Кстати сказать, отряды хотя и были, согласно приказу, слиты и именовались официально взводами, но пока стояли по своим старым местам и называли их по привычке отрядами.
Областной штаб готовил план разгрома значительного гарнизона немцев. Не в наших интересах было раньше времени демонстрировать врагу свои главные силы. Потому-то Балабаю и было отказано в поддержке.
План операции разрабатывался в тайне. Знало о нем всего, несколько человек. Настроение же у нашего народа за последние дни резко ухудшилось. В самом деле, до этого хоть и небольшие, но все же были дела. Хоть и не всегда удачно, но ходили на дорогу стрелять проходящих немцев и взрывать мосты. А тут пришел к руководству новый командир и занимается культурно-просветительной работой, стрелять учит. А немцы — они не спят; немцы только и ждут случая. Вот в такой обстановке начался незабываемый день 29 ноября.
— Слушайте, слушайте, Алексей Федорович, — повторил Яременко после того, как понял, что я окончательно проснулся.
В землянке, кроме нас двоих, никого не было. Попудренко давно, конечно, вскочил и побежал выяснить, что случилось. Другие члены обкома тоже вышли.
Выстрелы не повторились. Я оделся, взял оружие. В этот момент открылась дверь, и в землянку ввалились Попудренко, Капранов, Новиков и вместе с ними весь занесенный снегом начальник отделения разведчиков Юрченко. Он задыхался, то ли от быстрой ходьбы, то ли от волнения.
— Ну, говори толком, ты стрелял? — тормошил его Попудренко.
— Погодите трохи… Тут все свои? То есть новичков нет?
— От, чертова душа! — воскликнул Попудренко. — Крутит, мутит, слово из человека не выжмешь! Говори, наконец, ты стрелял? — Юрченко кивнул головой. — Зачем стрелял, зачем в лагере тревогу вызвал?

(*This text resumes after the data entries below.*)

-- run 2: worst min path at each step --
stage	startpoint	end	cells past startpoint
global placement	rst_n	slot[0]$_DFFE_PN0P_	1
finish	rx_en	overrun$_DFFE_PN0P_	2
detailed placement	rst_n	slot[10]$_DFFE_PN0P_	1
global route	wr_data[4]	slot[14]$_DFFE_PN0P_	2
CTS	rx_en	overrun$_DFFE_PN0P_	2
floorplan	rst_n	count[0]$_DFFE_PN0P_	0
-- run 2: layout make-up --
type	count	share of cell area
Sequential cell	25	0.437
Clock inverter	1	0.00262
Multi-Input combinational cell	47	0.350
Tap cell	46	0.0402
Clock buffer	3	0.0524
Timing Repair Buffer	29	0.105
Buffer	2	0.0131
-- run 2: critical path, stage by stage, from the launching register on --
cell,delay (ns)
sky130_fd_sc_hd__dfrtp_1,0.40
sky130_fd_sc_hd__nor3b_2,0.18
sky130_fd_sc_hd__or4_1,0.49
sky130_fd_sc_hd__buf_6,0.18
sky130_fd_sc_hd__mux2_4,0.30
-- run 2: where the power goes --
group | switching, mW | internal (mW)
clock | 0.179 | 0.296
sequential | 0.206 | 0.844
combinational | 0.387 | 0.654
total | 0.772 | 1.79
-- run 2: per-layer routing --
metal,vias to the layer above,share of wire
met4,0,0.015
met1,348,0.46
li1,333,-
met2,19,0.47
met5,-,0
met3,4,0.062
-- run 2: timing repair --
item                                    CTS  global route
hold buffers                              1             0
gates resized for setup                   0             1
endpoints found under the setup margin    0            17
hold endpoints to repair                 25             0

Еще с вечера группе Юрченко было дано задание разведать лес в сторону села Самотуги. Ничего удивительного в том, что он встретил на своем пути немецких разведчиков, не было. Подумаешь, постреляли немного. Юрченко был человеком не робкого десятка. Не отзвуки отдаленной перестрелки взволновали лагерь. Нет, но все дело было в том, что раздалось несколько выстрелов уже тут, чуть ли не рядом со штабной землянкой.
— Виноват, товарищи командиры, — выдавал, наконец, из себя Юрченко. От волнения в воздух разрядил пистолет…
— Чего ты волновался? — спросил нетерпеливый Капранов.
Но я его прервал, попросил лишних выйти. В землянке остались только Попудренко, Новиков и я с Юрченко. Он продолжал тяжело дышать и никак не мог найти нужные слова для рапорта. Я ему дал немного спирту, и он смог, наконец, выговорить:
— Ой, товарищ командир, Алексей Федорович, предатель у нас. Ей богу, предатель. Вот вызовите ребят, они скажут.